Eye Drops for Dry Eyes
Some eye drops on the shelf are labeled as artificial tears. These types of eye drops provide relief for dry eyes. While it could be caused by activities like staring for long periods at the computer screen, many health problems also have dryness as a symptom; if the discomfort persists, it is wise to talk to your doctor about the causes.
If you suffer from a dry eye syndrome it is best to avoid decongestant eye drops. Decongestant eye drops are normally marketed as relief for red eyes. While decongestants can make your eyes look less red and tired, they can worsen your eye symptoms. Decongestants have a drying effect on your eyes.
While decongestant eye drops are effective at getting rid of redness, be mindful that they can mask a serious deep-rooted problem. It's always best to first consult with your eye doctor to diagnose the cause of your dry or red eyes. Some dry- eye conditions are long –term. In these long-term instances, it is best to use a gel or ointment. Be aware that sometimes gels for dry eyes can cause temporary blurry vision. Follow the instructions on the eye drop package.
Eye Drops for Pain, Swelling or Discharge
If your eyes are swollen or are creating a morning time discharge, you may have signs of an eye infection. If this is the case, you should consult your eye doctor. You may need an eye-drop prescription, rather than self-medicating your eye problem by yourself. Depending on the eye condition being treated, your doctor will know if you need an eye drop that contains, steroids, antibiotics, antifungal, or topical anesthetics.

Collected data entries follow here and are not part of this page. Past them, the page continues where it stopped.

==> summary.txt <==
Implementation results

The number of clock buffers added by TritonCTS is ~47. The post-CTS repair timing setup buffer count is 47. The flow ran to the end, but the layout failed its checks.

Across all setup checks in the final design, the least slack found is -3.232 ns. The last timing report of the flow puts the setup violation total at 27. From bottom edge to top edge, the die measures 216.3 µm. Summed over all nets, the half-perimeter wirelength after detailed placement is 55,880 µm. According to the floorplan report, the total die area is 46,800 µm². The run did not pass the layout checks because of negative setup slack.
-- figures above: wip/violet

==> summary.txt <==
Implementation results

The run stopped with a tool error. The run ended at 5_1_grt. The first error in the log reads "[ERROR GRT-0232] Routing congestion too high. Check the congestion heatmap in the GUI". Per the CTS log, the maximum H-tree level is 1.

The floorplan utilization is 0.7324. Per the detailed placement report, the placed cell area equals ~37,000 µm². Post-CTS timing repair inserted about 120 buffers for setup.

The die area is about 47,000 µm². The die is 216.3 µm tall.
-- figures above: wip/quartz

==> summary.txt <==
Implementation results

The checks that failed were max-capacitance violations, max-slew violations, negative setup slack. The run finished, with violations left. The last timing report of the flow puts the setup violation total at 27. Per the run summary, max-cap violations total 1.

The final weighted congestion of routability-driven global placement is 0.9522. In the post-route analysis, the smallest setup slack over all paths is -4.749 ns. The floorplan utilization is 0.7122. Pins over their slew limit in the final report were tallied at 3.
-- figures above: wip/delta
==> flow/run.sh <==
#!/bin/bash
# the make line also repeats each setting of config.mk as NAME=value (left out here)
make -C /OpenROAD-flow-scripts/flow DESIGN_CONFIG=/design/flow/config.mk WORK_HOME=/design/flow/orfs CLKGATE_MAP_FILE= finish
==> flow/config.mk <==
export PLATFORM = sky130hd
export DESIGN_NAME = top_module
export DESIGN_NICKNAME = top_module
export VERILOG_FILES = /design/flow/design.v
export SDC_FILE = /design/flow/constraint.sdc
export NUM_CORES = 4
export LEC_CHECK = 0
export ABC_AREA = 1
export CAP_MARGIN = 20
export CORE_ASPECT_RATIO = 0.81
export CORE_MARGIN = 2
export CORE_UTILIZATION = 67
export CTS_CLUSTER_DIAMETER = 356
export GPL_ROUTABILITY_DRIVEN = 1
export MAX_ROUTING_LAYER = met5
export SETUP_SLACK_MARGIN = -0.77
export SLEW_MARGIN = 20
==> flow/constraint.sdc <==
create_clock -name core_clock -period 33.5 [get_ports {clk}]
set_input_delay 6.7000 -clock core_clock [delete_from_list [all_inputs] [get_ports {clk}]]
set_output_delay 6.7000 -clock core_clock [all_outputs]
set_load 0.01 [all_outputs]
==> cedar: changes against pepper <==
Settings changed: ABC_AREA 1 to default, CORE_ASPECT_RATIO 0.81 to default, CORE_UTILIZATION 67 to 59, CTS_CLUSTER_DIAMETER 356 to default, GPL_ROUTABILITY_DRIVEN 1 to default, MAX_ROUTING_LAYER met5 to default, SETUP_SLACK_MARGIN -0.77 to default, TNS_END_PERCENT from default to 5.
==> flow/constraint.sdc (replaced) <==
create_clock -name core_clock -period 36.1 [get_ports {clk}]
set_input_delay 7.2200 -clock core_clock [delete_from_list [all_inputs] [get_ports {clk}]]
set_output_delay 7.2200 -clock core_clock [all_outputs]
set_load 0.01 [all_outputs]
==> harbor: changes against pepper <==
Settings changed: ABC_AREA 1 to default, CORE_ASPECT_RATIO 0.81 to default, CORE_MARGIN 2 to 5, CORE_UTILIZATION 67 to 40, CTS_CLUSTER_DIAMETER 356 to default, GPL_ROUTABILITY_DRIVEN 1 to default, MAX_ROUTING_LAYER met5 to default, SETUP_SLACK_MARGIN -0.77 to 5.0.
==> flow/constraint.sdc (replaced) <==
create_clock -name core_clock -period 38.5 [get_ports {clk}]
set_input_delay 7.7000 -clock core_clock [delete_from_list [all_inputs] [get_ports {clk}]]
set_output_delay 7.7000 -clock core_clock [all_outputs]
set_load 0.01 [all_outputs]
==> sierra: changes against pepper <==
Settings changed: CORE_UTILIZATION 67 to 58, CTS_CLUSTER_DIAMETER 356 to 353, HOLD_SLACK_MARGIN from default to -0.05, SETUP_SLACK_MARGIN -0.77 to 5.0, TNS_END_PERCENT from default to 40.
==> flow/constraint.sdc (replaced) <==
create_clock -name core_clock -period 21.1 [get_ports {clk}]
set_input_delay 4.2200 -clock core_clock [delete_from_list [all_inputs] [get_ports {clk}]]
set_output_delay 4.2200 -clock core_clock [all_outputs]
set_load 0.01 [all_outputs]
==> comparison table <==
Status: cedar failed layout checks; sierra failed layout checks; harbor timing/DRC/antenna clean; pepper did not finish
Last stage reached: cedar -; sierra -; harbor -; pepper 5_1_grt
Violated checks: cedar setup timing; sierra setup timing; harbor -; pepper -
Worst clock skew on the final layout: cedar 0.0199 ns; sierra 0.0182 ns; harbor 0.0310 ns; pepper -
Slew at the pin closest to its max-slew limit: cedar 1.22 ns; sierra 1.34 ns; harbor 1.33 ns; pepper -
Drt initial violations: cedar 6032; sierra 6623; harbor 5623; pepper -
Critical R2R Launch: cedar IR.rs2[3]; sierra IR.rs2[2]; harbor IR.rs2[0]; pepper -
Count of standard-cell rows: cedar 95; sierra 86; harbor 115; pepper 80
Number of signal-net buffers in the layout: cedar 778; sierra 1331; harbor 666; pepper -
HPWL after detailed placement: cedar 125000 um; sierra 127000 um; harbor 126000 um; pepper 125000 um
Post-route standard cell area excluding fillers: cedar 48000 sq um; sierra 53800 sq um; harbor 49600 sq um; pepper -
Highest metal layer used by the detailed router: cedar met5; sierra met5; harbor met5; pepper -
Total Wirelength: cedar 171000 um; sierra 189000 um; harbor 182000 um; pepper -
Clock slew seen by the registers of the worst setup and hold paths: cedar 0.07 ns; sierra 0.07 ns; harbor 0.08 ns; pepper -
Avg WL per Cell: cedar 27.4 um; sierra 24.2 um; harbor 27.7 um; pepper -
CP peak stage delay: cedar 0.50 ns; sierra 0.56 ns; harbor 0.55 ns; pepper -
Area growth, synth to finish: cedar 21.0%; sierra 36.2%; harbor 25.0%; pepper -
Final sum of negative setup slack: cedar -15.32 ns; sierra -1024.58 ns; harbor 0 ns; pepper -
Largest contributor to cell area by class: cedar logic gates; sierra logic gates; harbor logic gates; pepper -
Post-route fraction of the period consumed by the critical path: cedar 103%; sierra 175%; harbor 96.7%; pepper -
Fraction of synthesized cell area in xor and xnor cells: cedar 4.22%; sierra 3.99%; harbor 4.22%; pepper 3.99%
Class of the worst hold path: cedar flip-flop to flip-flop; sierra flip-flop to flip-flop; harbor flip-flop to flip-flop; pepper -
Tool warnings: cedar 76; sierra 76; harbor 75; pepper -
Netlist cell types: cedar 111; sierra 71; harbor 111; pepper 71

Eye Drops for Contact Lenses
There are many eye drops that exist solely for the sake of rewetting the contact lenses that are already being utilized. As an added bonus, they often can flush out any debris that get trapped underneath the lens. There are plenty of contacts that are self-lubricating, manufactured by top brands like Acuvue and Air Optix.
How Do I Properly Use Eye Drops?
Applying eye drops might be trickier than you expect. There is more to the proper routine of administering eye drops, then just squeezing the eye drop bottle. Knowing and understanding the correct application procedure of eye drops will help insure success in gaining eye relief. Below please find a list of steps to follow to improve your eye drop application routine.
- Wash your hands to prevent any germs from entering your eye.
- Gently pull your eyelid down and drop your head back. Look up.
- Hold the bottle close to your eye, but do not let it touch your eyeball.
- Without touching the eye, squeeze the eye drops into the bottom section of your lower eyelid.
- Close your eyes and keep them shut for one to three minutes. Find further information on your eye drop packaging.
If you have questions about this article, bring it with you to your next doctor visit.